Output every record again so that it matches the original word for word.

***** DATA TO USE

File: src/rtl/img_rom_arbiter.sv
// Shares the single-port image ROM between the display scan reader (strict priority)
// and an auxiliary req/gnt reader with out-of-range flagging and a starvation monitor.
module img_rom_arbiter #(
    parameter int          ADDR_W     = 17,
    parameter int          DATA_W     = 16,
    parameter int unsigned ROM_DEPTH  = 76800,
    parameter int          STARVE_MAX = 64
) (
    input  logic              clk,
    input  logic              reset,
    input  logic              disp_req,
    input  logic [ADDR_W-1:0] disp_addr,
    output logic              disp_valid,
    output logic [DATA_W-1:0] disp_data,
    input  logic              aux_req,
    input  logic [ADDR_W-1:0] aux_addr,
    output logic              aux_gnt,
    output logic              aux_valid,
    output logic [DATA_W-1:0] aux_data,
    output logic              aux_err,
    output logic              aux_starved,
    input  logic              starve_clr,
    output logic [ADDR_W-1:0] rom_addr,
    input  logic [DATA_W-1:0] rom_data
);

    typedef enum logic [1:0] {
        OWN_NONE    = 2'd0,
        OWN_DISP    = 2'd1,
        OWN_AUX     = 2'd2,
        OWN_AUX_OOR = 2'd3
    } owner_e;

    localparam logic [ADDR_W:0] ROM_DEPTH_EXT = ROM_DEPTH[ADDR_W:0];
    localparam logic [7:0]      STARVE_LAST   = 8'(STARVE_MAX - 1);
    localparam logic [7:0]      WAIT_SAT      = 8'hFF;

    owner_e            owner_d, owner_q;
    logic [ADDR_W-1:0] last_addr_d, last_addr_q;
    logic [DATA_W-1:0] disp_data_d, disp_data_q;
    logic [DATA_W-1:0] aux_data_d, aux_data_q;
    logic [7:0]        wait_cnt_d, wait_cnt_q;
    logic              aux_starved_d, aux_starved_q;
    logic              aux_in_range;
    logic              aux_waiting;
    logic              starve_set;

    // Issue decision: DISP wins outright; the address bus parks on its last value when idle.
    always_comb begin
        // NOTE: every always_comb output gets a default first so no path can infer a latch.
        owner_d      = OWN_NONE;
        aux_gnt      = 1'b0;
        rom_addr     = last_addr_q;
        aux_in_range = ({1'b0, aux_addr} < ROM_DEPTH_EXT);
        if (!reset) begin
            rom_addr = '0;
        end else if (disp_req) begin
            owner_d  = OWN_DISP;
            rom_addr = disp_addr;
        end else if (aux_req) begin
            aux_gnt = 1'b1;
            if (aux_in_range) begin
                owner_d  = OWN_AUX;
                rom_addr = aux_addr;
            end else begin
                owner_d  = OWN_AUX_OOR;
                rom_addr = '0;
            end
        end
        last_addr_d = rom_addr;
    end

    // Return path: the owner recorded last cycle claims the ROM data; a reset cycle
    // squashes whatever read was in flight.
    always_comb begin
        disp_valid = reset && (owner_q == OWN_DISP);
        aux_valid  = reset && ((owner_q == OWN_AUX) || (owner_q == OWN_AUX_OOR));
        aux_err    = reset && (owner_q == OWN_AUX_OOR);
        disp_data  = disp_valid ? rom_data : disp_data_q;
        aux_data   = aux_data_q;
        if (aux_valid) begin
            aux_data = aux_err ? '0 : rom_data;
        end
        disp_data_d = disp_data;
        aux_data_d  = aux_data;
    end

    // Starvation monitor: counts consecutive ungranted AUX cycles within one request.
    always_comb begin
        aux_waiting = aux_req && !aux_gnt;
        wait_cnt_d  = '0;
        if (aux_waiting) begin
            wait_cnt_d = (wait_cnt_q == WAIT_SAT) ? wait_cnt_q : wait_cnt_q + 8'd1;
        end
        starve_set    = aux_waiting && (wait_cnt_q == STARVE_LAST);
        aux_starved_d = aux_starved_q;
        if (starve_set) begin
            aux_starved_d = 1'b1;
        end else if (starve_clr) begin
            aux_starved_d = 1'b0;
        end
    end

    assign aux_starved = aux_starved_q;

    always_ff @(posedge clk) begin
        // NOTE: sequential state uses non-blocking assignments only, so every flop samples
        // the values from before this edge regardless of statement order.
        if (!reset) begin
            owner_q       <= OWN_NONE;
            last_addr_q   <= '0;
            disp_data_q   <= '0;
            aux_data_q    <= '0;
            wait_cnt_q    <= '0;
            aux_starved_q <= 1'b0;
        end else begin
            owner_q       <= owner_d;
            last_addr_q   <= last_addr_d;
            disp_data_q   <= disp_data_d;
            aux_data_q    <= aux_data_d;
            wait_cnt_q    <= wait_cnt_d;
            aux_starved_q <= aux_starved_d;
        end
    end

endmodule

**********

SOLUTION TO THIS EXERCISE:
File: src/rtl/img_rom_arbiter.sv
// Shares the single-port image ROM between the display scan reader (strict priority)
// and an auxiliary req/gnt reader with out-of-range flagging and a starvation monitor.
module img_rom_arbiter #(
    parameter int          ADDR_W     = 17,
    parameter int          DATA_W     = 16,
    parameter int unsigned ROM_DEPTH  = 76800,
    parameter int          STARVE_MAX = 64
) (
    input  logic              clk,
    input  logic              reset,
    input  logic              disp_req,
    input  logic [ADDR_W-1:0] disp_addr,
    output logic              disp_valid,
    output logic [DATA_W-1:0] disp_data,
    input  logic              aux_req,
    input  logic [ADDR_W-1:0] aux_addr,
    output logic              aux_gnt,
    output logic              aux_valid,
    output logic [DATA_W-1:0] aux_data,
    output logic              aux_err,
    output logic              aux_starved,
    input  logic              starve_clr,
    output logic [ADDR_W-1:0] rom_addr,
    input  logic [DATA_W-1:0] rom_data
);

    typedef enum logic [1:0] {
        OWN_NONE    = 2'd0,
        OWN_DISP    = 2'd1,
        OWN_AUX     = 2'd2,
        OWN_AUX_OOR = 2'd3
    } owner_e;

    localparam logic [ADDR_W:0] ROM_DEPTH_EXT = ROM_DEPTH[ADDR_W:0];
    localparam logic [7:0]      STARVE_LAST   = 8'(STARVE_MAX - 1);
    localparam logic [7:0]      WAIT_SAT      = 8'hFF;

    owner_e            owner_d, owner_q;
    logic [ADDR_W-1:0] last_addr_d, last_addr_q;
    logic [DATA_W-1:0] disp_data_d, disp_data_q;
    logic [DATA_W-1:0] aux_data_d, aux_data_q;
    logic [7:0]        wait_cnt_d, wait_cnt_q;
    logic              aux_starved_d, aux_starved_q;
    logic              aux_in_range;
    logic              aux_waiting;
    logic              starve_set;

    // Issue decision: DISP wins outright; the address bus parks on its last value when idle.
    always_comb begin
        // NOTE: every always_comb output gets a default first so no path can infer a latch.
        owner_d      = OWN_NONE;
        aux_gnt      = 1'b0;
        rom_addr     = last_addr_q;
        aux_in_range = ({1'b0, aux_addr} < ROM_DEPTH_EXT);
        if (!reset) begin
            rom_addr = '0;
        end else if (disp_req) begin
            owner_d  = OWN_DISP;
            rom_addr = disp_addr;
        end else if (aux_req) begin
            aux_gnt = 1'b1;
            if (aux_in_range) begin
                owner_d  = OWN_AUX;
                rom_addr = aux_addr;
            end else begin
                owner_d  = OWN_AUX_OOR;
                rom_addr = '0;
            end
        end
        last_addr_d = rom_addr;
    end

    // Return path: the owner recorded last cycle claims the ROM data; a reset cycle
    // squashes whatever read was in flight.
    always_comb begin
        disp_valid = reset && (owner_q == OWN_DISP);
        aux_valid  = reset && ((owner_q == OWN_AUX) || (owner_q == OWN_AUX_OOR));
        aux_err    = reset && (owner_q == OWN_AUX_OOR);
        disp_data  = disp_valid ? rom_data : disp_data_q;
        aux_data   = aux_data_q;
        if (aux_valid) begin
            aux_data = aux_err ? '0 : rom_data;
        end
        disp_data_d = disp_data;
        aux_data_d  = aux_data;
    end

    // Starvation monitor: counts consecutive ungranted AUX cycles within one request.
    always_comb begin
        aux_waiting = aux_req && !aux_gnt;
        wait_cnt_d  = '0;
        if (aux_waiting) begin
            wait_cnt_d = (wait_cnt_q == WAIT_SAT) ? wait_cnt_q : wait_cnt_q + 8'd1;
        end
        starve_set    = aux_waiting && (wait_cnt_q == STARVE_LAST);
        aux_starved_d = aux_starved_q;
        if (starve_set) begin
            aux_starved_d = 1'b1;
        end else if (starve_clr) begin
            aux_starved_d = 1'b0;
        end
    end

    assign aux_starved = aux_starved_q;

    always_ff @(posedge clk) begin
        // NOTE: sequential state uses non-blocking assignments only, so every flop samples
        // the values from before this edge regardless of statement order.
        if (!reset) begin
            owner_q       <= OWN_NONE;
            last_addr_q   <= '0;
            disp_data_q   <= '0;
            aux_data_q    <= '0;
            wait_cnt_q    <= '0;
            aux_starved_q <= 1'b0;
        end else begin
            owner_q       <= owner_d;
            last_addr_q   <= last_addr_d;
            disp_data_q   <= disp_data_d;
            aux_data_q    <= aux_data_d;
            wait_cnt_q    <= wait_cnt_d;
            aux_starved_q <= aux_starved_d;
        end
    end

endmodule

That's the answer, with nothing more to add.